Arinze Stanley Egbengwu (b. 1993) is a Nigerian artist based in Lagos ,who is known for his hyper realistic pencil and charcoal portraits of black subjects that embody the complex emotions associated with the contemporary black experience.
Stanley began drawing at the age of six, using graphite pencils and materials from his family’s paper business. The self-taught artist developed his photorealistic style by employing what he calls the three Ps: patience, practice, and persistence. Stanley works from live models, reference images, and his own imagination to create these methodical works: He often spends up to two to four months completing a single portrait. His subjects’ emotions—which range from subtle to exaggerated—clearly register in these works, even when their faces are depicted dripping with thick liquid, obscured by woven paper masks, or pierced by bullet holes.
Inspired by his personal experiences living in Nigeria, Stanley’s practice speaks to the realities of police brutality and systemic racism and conveys his commitment to social justice and political activism
"My art is born out of the zeal for perfection both in skill, expression and devotion to create positive changes in the world.

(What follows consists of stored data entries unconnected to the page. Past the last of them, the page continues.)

`src/sv/i2cm_pkg.sv`:
```
package i2cm_pkg;

	// defaults and fixed field widths
	localparam int TICK_WIDTH_DEF = 16;
	localparam int CFG_W          = 16;
	localparam int HALF_BIT_RESET = 300;

	// command codes as carried on the action field
	typedef enum logic [2:0] {
		CMD_NONE  = 3'd0,
		CMD_START = 3'd1,
		CMD_WRITE = 3'd2,
		CMD_READ  = 3'd3,
		CMD_STOP  = 3'd4
	} cmd_t;

	// bus sequencer phases
	typedef enum logic [3:0] {
		PH_IDLE   = 4'd0,
		PH_ST_REL = 4'd1,
		PH_ST_SDA = 4'd2,
		PH_ST_SCL = 4'd3,
		PH_BIT_LO = 4'd4,
		PH_BIT_HI = 4'd5,
		PH_SP_LOW = 4'd6,
		PH_SP_SCL = 4'd7,
		PH_SP_SDA = 4'd8
	} phase_t;

	// one classified tick waiting for the sequencer
	typedef struct packed {
		cmd_t       cmd;
		logic [7:0] data;
		logic       nack;
		logic       sda;
	} item_t;

	// one result per tick
	typedef struct packed {
		logic       rejected;
		logic       slave_nack;
		logic [7:0] read_byte;
		logic       done;
		logic       busy;
		logic       sda_low;
		logic       scl;
	} result_t;

endpackage

```
`src/sv/i2cm_front.sv`:
```
module i2cm_front
	import i2cm_pkg::*;
(
	input  logic [2:0] action,
	input  logic [7:0] data,
	input  logic       master_nack,
	input  logic       sda_line,
	output item_t      item
);

	// classify the action code, unused codes become a plain tick
	always_comb begin
		item.data = data;
		item.nack = master_nack;
		item.sda  = sda_line;
		if (action inside {CMD_START, CMD_WRITE, CMD_READ, CMD_STOP}) begin
			item.cmd = cmd_t'(action);
		end else begin
			item.cmd = CMD_NONE;
		end
	end

endmodule

```
`src/sv/i2cm_queue.sv`:
```
module i2cm_queue
	import i2cm_pkg::*;
(
	input  logic  clk,
	input  logic  arst_n,
	input  logic  push_valid,
	output logic  push_ready,
	input  item_t push_item,
	output logic  pop_valid,
	input  logic  pop_ready,
	output item_t pop_item
);

	item_t      mem_q [2];
	logic       wr_ptr_q;
	logic       rd_ptr_q;
	logic [1:0] count_q;
	logic       push;
	logic       pop;

	assign push_ready = (count_q != 2'd2);
	assign pop_valid  = (count_q != 2'd0);
	assign pop_item   = mem_q[rd_ptr_q];
	assign push       = push_valid && push_ready;
	assign pop        = pop_valid && pop_ready;

	// storage
	always_ff @(posedge clk) begin
		if (push) begin
			mem_q[wr_ptr_q] <= push_item;
		end
	end

	// pointers and fill level
	always_ff @(posedge clk or negedge arst_n) begin
		if (!arst_n) begin
			wr_ptr_q <= 1'b0;
			rd_ptr_q <= 1'b0;
			count_q  <= 2'd0;
		end else begin
			if (push) wr_ptr_q <= ~wr_ptr_q;
			if (pop) rd_ptr_q <= ~rd_ptr_q;
			case ({push, pop})
				2'b10:   count_q <= count_q + 2'd1;
				2'b01:   count_q <= count_q - 2'd1;
				default: count_q <= count_q;
			endcase
		end
	end

endmodule

```
`src/sv/i2cm_back.sv`:
```
module i2cm_back
	import i2cm_pkg::*;
#(
	parameter int TICK_WIDTH = TICK_WIDTH_DEF
) (
	input  logic             clk,
	input  logic             arst_n,
	input  logic             cfg_we,
	input  logic [CFG_W-1:0] cfg_wdata,
	input  logic             q_valid,
	output logic             q_ready,
	input  item_t            q_item,
	output logic             res_valid,
	input  logic             res_ready,
	output result_t          res
);

	localparam int LW = (TICK_WIDTH > CFG_W) ? TICK_WIDTH : CFG_W;
	localparam longint unsigned MAX_HOLD = (64'd1 << TICK_WIDTH) - 64'd1;
	localparam logic [LW:0] MAX_HOLD_W = (LW+1)'(MAX_HOLD);
	localparam longint unsigned RST_HOLD_L =
		(HALF_BIT_RESET > MAX_HOLD) ? MAX_HOLD : HALF_BIT_RESET;
	localparam logic [TICK_WIDTH-1:0] RST_HOLD = TICK_WIDTH'(RST_HOLD_L);

	logic [TICK_WIDTH-1:0] hold_q;
	logic [LW:0]           lim_w;

	phase_t                phase_q, n_phase;
	cmd_t                  cmd_q, n_cmd;
	logic [3:0]            bit_q, n_bit;
	logic [7:0]            shift_q, n_shift;
	logic [TICK_WIDTH-1:0] tick_q, n_tick;
	logic                  ackc_q, n_ackc;
	logic                  scl_q, n_scl;
	logic                  sdal_q, n_sdal;
	logic                  acks_q, n_acks;
	logic [7:0]            read_q, n_read;
	logic                  ent, done, rej, expire, pop;
	logic [TICK_WIDTH:0]   tick_inc;

	logic                  out_valid_q;
	result_t               res_q;

	// effective hold count, zero acts as one and long holds saturate
	always_comb begin
		lim_w = (LW+1)'(cfg_wdata);
		if (lim_w == '0) lim_w = (LW+1)'(1);
		if (lim_w > MAX_HOLD_W) lim_w = MAX_HOLD_W;
	end

	always_ff @(posedge clk or negedge arst_n) begin
		if (!arst_n) begin
			hold_q <= RST_HOLD;
		end else if (cfg_we) begin
			hold_q <= TICK_WIDTH'(lim_w);
		end
	end

	// a tick is taken when the output slot is free or being drained
	assign pop      = q_valid && (!out_valid_q || res_ready);
	assign q_ready  = pop;
	assign tick_inc = {1'b0, tick_q} + (TICK_WIDTH+1)'(1);
	assign expire   = (tick_inc >= {1'b0, hold_q});

	// sequencer next state
	always_comb begin
		n_phase = phase_q;
		n_cmd   = cmd_q;
		n_bit   = bit_q;
		n_shift = shift_q;
		n_tick  = tick_q;
		n_ackc  = ackc_q;
		n_scl   = scl_q;
		n_sdal  = sdal_q;
		n_acks  = acks_q;
		n_read  = read_q;
		ent     = 1'b0;
		done    = 1'b0;
		rej     = 1'b0;
		if (phase_q == PH_IDLE) begin
			if (q_item.cmd != CMD_NONE) begin
				n_cmd = q_item.cmd;
				n_bit = 4'd0;
				ent   = 1'b1;
				case (q_item.cmd)
					CMD_START: n_phase = PH_ST_REL;
					CMD_STOP:  n_phase = PH_SP_LOW;
					default: begin
						n_shift = (q_item.cmd == CMD_WRITE) ? q_item.data : 8'h00;
						if (q_item.cmd == CMD_READ) n_ackc = q_item.nack;
						n_phase = PH_BIT_LO;
					end
				endcase
			end
		end else begin
			rej = (q_item.cmd != CMD_NONE);
			if (expire) begin
				n_tick = '0;
				case (phase_q)
					PH_ST_REL: begin n_phase = PH_ST_SDA; ent = 1'b1; end
					PH_ST_SDA: begin n_phase = PH_ST_SCL; ent = 1'b1; end
					PH_SP_LOW: begin n_phase = PH_SP_SCL; ent = 1'b1; end
					PH_SP_SCL: begin n_phase = PH_SP_SDA; ent = 1'b1; end
					PH_BIT_LO: begin n_phase = PH_BIT_HI; ent = 1'b1; end
					PH_BIT_HI: begin
						if (!bit_q[3]) begin
							// data slot: shift and go to the next low phase
							if (cmd_q == CMD_WRITE) n_shift = {shift_q[6:0], 1'b0};
							else n_shift = {shift_q[6:0], q_item.sda};
							n_bit   = bit_q + 4'd1;
							n_phase = PH_BIT_LO;
							ent     = 1'b1;
						end else begin
							// acknowledge slot ends the byte
							if (cmd_q == CMD_WRITE) n_acks = q_item.sda;
							else n_read = shift_q;
							n_scl   = 1'b0;
							n_phase = PH_IDLE;
							done    = 1'b1;
						end
					end
					default: begin
						n_phase = PH_IDLE;
						done    = 1'b1;
					end
				endcase
			end else begin
				n_tick = tick_inc[TICK_WIDTH-1:0];
			end
		end
		// line levels set on entry to a phase
		if (ent) begin
			n_tick = '0;
			case (n_phase)
				PH_ST_REL: begin n_scl = 1'b1; n_sdal = 1'b0; end
				PH_ST_SDA: n_sdal = 1'b1;
				PH_ST_SCL: n_scl = 1'b0;
				PH_BIT_LO: begin
					n_scl = 1'b0;
					if (n_cmd == CMD_WRITE) n_sdal = n_bit[3] ? 1'b0 : ~n_shift[7];
					else n_sdal = n_bit[3] ? ~n_ackc : 1'b0;
				end
				PH_BIT_HI: n_scl = 1'b1;
				PH_SP_LOW: begin n_scl = 1'b0; n_sdal = 1'b1; end
				PH_SP_SCL: n_scl = 1'b1;
				PH_SP_SDA: n_sdal = 1'b0;
				default: ;
			endcase
		end
	end

	// sequencer state register
	always_ff @(posedge clk or negedge arst_n) begin
		if (!arst_n) begin
			phase_q <= PH_IDLE;
			cmd_q   <= CMD_NONE;
			bit_q   <= 4'd0;
			shift_q <= 8'h00;
			tick_q  <= '0;
			ackc_q  <= 1'b0;
			scl_q   <= 1'b1;
			sdal_q  <= 1'b0;
			acks_q  <= 1'b0;
			read_q  <= 8'h00;
		end else if (pop) begin
			phase_q <= n_phase;
			cmd_q   <= n_cmd;
			bit_q   <= n_bit;
			shift_q <= n_shift;
			tick_q  <= n_tick;
			ackc_q  <= n_ackc;
			scl_q   <= n_scl;
			sdal_q  <= n_sdal;
			acks_q  <= n_acks;
			read_q  <= n_read;
		end
	end

	// output register
	always_ff @(posedge clk or negedge arst_n) begin
		if (!arst_n) begin
			out_valid_q <= 1'b0;
		end else if (pop) begin
			out_valid_q <= 1'b1;
		end else if (res_ready) begin
			out_valid_q <= 1'b0;
		end
	end

	always_ff @(posedge clk) begin
		if (pop) begin
			res_q.scl        <= n_scl;
			res_q.sda_low    <= n_sdal;
			res_q.busy       <= (n_phase != PH_IDLE);
			res_q.done       <= done;
			res_q.read_byte  <= n_read;
			res_q.slave_nack <= n_acks;
			res_q.rejected   <= rej;
		end
	end

	assign res_valid = out_valid_q;
	assign res       = res_q;

	// checks
	a_idle_no_reject: assert property (@(posedge clk) disable iff (!arst_n)
		pop && (phase_q == PH_IDLE) |=> !res_q.rejected)
		else $error("command rejected while sequencer idle");

	a_done_not_busy: assert property (@(posedge clk) disable iff (!arst_n)
		out_valid_q && res_q.done |-> !res_q.busy)
		else $error("completion reported while still busy");

	a_tick_idle_clear: assert property (@(posedge clk) disable iff (!arst_n)
		(phase_q == PH_IDLE) |-> (tick_q == '0))
		else $error("hold counter not cleared while idle");

	a_bit_in_range: assert property (@(posedge clk) disable iff (!arst_n)
		(phase_q != PH_IDLE) |-> (bit_q <= 4'd8))
		else $error("bit slot index beyond acknowledge slot");

endmodule

```
`src/sv/i2c_master_bit_engine_unit.sv`:
```
// channel    | dir | signals                          | contents
// s_axis     | in  | tvalid tready tdata[15:0] tuser  | one bus tick, optional command
// m_axis     | out | tvalid tready tdata[15:0]        | line drive and status per tick
// cfg        | in  | cfg_we cfg_wdata[15:0]           | half_bit_ticks
//
// one tick accepted per clock while the queue has room, each tick gives one result
// the input goes through a two-entry queue, the sequencer and an output register
// input stalls only when the queue is full, i.e. after the output has been held
// reset returns the sequencer to idle with SCL and SDA released, hold 300 ticks
// a command is held for half_bit_ticks ticks per bus phase, not clocks
module i2c_master_bit_engine_unit
	import i2cm_pkg::*;
#(
	parameter int TICK_WIDTH = TICK_WIDTH_DEF
) (
	input  logic             clk,
	input  logic             arst_n,
	input  logic             s_axis_tvalid,
	output logic             s_axis_tready,
	input  logic [15:0]      s_axis_tdata,  // data[7:0], master_nack[8], sda_line[9], zero
	input  logic [2:0]       s_axis_tuser,  // action[2:0]
	output logic             m_axis_tvalid,
	input  logic             m_axis_tready,
	output logic [15:0]      m_axis_tdata,  // scl_level[0], sda_drive_low[1], busy_res[2],
	                                        // done_res[3], read_byte[11:4], slave_nack[12],
	                                        // cmd_rejected[13], zero
	input  logic             cfg_we,
	input  logic [CFG_W-1:0] cfg_wdata
);

	item_t   in_item;
	item_t   q_item;
	logic    q_valid;
	logic    q_ready;
	result_t res;

	// classify the incoming tick
	i2cm_front u_front (
		.action      (s_axis_tuser),
		.data        (s_axis_tdata[7:0]),
		.master_nack (s_axis_tdata[8]),
		.sda_line    (s_axis_tdata[9]),
		.item        (in_item)
	);

	// decoupling queue
	i2cm_queue u_queue (
		.clk        (clk),
		.arst_n     (arst_n),
		.push_valid (s_axis_tvalid),
		.push_ready (s_axis_tready),
		.push_item  (in_item),
		.pop_valid  (q_valid),
		.pop_ready  (q_ready),
		.pop_item   (q_item)
	);

	// bus sequencer
	i2cm_back #(
		.TICK_WIDTH (TICK_WIDTH)
	) u_back (
		.clk       (clk),
		.arst_n    (arst_n),
		.cfg_we    (cfg_we),
		.cfg_wdata (cfg_wdata),
		.q_valid   (q_valid),
		.q_ready   (q_ready),
		.q_item    (q_item),
		.res_valid (m_axis_tvalid),
		.res_ready (m_axis_tready),
		.res       (res)
	);

	// pack result
	assign m_axis_tdata = {2'b00, res.rejected, res.slave_nack, res.read_byte,
		res.done, res.busy, res.sda_low, res.scl};

endmodule
```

I draw inspiration from life experiences and basically everything that sparks a feeling of necessity. I find myself spending countless hours working on an artwork to stimulate deep and strong emotions in order to connect more intimately with my viewers.
Most times it’s almost like I lose control of my pencils and the art flows through me to the paper.
I work with my principle of the three p's namely patience, practice and persistence. These have guided me over the years towards perfecting my craft."